▶ [Records for processing]:
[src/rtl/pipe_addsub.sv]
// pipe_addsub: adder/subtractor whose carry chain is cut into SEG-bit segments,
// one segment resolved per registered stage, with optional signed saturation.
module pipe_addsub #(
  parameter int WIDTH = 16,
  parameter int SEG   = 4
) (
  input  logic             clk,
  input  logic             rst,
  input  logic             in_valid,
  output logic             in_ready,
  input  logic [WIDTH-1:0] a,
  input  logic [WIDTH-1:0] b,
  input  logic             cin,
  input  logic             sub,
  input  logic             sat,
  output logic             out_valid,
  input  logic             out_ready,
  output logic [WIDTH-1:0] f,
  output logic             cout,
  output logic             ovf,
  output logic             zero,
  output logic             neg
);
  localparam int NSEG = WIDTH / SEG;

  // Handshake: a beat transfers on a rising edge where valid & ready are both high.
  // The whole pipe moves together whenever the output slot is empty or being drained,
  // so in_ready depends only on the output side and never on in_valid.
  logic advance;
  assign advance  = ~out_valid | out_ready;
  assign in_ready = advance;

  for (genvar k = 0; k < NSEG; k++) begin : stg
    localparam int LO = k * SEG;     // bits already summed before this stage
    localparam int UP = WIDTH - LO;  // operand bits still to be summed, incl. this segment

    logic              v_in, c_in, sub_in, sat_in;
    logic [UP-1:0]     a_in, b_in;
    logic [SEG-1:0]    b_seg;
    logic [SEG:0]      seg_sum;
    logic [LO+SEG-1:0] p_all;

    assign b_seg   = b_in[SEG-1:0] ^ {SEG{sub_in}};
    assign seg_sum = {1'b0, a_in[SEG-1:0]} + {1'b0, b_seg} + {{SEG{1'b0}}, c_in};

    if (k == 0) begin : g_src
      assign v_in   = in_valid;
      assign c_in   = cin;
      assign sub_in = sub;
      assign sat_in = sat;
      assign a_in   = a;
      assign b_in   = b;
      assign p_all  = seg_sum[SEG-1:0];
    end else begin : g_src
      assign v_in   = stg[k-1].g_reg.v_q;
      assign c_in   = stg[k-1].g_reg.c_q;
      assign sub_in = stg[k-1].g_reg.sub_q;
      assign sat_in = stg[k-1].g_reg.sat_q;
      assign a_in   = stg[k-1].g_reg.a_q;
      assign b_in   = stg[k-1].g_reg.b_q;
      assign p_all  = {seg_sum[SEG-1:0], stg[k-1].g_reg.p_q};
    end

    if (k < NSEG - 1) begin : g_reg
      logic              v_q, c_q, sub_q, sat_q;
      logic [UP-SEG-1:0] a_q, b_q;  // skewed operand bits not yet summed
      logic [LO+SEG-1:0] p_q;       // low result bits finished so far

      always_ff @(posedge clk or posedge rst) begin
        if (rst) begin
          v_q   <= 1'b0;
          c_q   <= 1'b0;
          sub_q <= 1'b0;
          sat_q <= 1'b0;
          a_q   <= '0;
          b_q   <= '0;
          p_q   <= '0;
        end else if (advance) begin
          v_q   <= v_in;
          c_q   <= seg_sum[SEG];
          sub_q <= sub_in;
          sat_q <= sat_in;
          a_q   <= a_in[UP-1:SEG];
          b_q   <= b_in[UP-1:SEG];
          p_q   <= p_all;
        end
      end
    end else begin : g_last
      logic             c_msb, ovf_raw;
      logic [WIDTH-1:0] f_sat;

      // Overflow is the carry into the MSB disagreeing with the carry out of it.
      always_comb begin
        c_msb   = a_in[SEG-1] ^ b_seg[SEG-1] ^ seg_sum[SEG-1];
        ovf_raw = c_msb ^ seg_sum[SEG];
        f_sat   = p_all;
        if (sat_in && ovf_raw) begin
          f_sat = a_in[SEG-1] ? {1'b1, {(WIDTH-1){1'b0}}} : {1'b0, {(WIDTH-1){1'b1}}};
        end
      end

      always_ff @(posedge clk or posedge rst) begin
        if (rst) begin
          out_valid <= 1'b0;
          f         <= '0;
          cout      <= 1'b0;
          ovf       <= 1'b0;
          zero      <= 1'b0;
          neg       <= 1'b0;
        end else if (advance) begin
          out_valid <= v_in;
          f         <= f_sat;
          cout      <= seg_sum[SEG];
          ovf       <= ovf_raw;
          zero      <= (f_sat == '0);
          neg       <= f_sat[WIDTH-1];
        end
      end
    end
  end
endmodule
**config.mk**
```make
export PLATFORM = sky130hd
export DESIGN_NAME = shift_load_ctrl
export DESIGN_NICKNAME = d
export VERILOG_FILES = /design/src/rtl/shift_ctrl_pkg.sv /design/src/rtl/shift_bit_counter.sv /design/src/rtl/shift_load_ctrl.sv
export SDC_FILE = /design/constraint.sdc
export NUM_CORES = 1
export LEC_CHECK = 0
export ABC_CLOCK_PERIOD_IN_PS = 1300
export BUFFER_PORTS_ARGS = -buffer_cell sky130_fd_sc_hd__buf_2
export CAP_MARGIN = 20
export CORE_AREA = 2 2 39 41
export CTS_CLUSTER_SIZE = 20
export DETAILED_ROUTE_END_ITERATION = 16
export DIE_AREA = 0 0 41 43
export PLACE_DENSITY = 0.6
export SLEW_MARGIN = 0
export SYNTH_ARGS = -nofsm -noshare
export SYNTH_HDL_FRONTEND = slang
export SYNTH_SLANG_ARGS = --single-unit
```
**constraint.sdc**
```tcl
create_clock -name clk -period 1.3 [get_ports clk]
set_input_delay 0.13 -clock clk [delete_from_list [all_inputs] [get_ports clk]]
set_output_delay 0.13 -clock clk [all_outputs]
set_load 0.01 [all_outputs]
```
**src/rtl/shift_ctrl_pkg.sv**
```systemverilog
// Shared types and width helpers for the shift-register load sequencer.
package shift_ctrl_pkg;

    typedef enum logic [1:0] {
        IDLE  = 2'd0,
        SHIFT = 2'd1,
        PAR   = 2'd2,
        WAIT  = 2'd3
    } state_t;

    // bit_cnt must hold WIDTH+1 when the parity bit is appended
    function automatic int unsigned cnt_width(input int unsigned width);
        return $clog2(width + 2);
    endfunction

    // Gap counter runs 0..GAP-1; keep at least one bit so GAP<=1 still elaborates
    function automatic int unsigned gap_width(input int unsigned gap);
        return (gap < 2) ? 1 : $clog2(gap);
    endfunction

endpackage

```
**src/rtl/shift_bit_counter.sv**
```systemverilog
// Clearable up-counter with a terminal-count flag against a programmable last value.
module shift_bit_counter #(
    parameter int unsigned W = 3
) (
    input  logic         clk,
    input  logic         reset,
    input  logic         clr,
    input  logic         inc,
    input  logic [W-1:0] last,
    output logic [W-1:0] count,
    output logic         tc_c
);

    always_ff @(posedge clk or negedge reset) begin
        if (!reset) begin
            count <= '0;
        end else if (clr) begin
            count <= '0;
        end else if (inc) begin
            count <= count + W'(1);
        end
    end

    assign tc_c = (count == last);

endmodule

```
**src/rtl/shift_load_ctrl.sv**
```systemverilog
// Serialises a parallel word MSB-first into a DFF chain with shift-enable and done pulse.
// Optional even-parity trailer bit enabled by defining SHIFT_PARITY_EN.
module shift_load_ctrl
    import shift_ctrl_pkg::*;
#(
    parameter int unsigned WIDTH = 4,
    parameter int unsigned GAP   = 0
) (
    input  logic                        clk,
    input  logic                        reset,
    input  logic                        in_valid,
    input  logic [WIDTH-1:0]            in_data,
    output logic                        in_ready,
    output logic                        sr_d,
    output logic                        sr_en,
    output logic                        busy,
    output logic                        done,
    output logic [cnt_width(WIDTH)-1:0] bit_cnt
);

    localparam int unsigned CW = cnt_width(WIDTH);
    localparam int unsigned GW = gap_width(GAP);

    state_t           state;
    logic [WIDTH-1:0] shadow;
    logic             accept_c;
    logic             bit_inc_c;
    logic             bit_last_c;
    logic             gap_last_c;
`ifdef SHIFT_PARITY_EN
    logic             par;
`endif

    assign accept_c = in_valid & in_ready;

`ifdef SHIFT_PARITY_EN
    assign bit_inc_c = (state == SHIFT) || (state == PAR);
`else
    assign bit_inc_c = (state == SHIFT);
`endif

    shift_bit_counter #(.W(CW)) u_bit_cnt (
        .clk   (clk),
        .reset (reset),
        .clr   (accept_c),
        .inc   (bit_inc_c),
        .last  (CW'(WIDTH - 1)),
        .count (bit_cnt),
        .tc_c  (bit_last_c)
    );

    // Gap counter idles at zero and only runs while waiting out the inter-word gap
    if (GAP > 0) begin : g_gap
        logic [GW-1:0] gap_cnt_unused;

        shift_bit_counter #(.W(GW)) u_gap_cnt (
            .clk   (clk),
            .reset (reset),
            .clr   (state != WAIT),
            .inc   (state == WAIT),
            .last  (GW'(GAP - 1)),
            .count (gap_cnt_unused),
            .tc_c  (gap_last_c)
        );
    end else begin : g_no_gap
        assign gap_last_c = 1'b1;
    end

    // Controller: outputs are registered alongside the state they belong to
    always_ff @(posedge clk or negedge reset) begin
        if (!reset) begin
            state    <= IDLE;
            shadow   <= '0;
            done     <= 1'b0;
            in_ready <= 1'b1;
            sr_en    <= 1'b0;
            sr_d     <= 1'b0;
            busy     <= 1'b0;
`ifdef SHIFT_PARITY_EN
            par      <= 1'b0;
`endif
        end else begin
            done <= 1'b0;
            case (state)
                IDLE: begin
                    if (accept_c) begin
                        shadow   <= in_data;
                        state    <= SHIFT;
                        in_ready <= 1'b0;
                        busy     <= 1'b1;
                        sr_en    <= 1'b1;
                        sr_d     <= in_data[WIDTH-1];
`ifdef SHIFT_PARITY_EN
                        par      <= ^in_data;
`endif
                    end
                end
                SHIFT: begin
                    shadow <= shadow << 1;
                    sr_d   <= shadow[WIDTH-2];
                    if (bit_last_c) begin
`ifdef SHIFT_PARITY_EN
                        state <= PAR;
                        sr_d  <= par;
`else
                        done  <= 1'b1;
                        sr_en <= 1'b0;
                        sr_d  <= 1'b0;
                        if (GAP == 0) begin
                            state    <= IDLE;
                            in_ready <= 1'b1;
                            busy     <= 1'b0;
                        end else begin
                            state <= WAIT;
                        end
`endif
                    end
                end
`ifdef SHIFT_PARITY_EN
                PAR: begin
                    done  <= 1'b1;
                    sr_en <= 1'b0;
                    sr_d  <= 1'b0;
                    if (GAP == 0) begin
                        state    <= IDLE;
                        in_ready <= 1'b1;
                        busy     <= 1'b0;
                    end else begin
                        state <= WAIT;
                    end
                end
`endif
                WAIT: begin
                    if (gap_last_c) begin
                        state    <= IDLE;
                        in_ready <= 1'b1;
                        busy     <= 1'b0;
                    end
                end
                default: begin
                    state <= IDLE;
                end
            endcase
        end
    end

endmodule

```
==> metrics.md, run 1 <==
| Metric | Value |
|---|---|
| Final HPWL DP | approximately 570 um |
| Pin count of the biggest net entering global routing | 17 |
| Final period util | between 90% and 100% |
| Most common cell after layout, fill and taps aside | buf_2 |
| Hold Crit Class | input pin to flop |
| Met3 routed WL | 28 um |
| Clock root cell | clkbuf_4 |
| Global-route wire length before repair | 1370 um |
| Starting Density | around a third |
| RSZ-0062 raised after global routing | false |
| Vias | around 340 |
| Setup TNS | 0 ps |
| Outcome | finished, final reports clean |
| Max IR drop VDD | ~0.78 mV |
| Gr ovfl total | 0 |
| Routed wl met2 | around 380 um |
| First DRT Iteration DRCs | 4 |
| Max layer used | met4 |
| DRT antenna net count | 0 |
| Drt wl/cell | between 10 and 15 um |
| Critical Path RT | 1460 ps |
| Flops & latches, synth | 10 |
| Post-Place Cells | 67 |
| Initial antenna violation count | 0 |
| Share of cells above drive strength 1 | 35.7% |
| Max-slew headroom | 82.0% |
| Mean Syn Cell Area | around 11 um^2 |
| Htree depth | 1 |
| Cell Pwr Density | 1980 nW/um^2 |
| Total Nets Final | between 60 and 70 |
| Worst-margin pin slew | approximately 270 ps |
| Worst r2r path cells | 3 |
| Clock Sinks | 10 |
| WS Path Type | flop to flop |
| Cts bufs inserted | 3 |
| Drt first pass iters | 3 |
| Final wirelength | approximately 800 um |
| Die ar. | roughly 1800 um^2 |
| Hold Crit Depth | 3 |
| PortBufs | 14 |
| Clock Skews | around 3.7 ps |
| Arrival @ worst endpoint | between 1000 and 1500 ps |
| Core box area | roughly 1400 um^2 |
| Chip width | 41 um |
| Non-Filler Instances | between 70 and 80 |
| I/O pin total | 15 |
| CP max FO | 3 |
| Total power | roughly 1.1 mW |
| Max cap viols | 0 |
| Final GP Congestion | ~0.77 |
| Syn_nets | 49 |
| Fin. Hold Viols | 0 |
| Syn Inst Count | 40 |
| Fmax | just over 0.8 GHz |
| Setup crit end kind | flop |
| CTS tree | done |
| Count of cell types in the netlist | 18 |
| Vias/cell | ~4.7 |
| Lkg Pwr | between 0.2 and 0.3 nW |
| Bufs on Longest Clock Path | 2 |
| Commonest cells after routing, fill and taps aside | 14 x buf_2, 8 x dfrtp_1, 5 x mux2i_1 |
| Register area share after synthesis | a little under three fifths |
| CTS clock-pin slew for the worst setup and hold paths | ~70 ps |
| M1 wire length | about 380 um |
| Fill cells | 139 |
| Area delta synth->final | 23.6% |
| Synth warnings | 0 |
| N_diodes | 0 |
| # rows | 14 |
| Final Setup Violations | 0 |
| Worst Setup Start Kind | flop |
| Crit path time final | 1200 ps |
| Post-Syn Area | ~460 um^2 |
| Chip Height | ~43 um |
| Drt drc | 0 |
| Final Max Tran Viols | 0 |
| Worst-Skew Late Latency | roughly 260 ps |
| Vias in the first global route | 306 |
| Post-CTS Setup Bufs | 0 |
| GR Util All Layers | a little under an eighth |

▶ [Work instructions]:
Filter the entries and keep only the lines holding "with".

▶ [Answer to this problem]:
// one segment resolved per registered stage, with optional signed saturation.
      // Overflow is the carry into the MSB disagreeing with the carry out of it.
// Clearable up-counter with a terminal-count flag against a programmable last value.
// Serialises a parallel word MSB-first into a DFF chain with shift-enable and done pulse.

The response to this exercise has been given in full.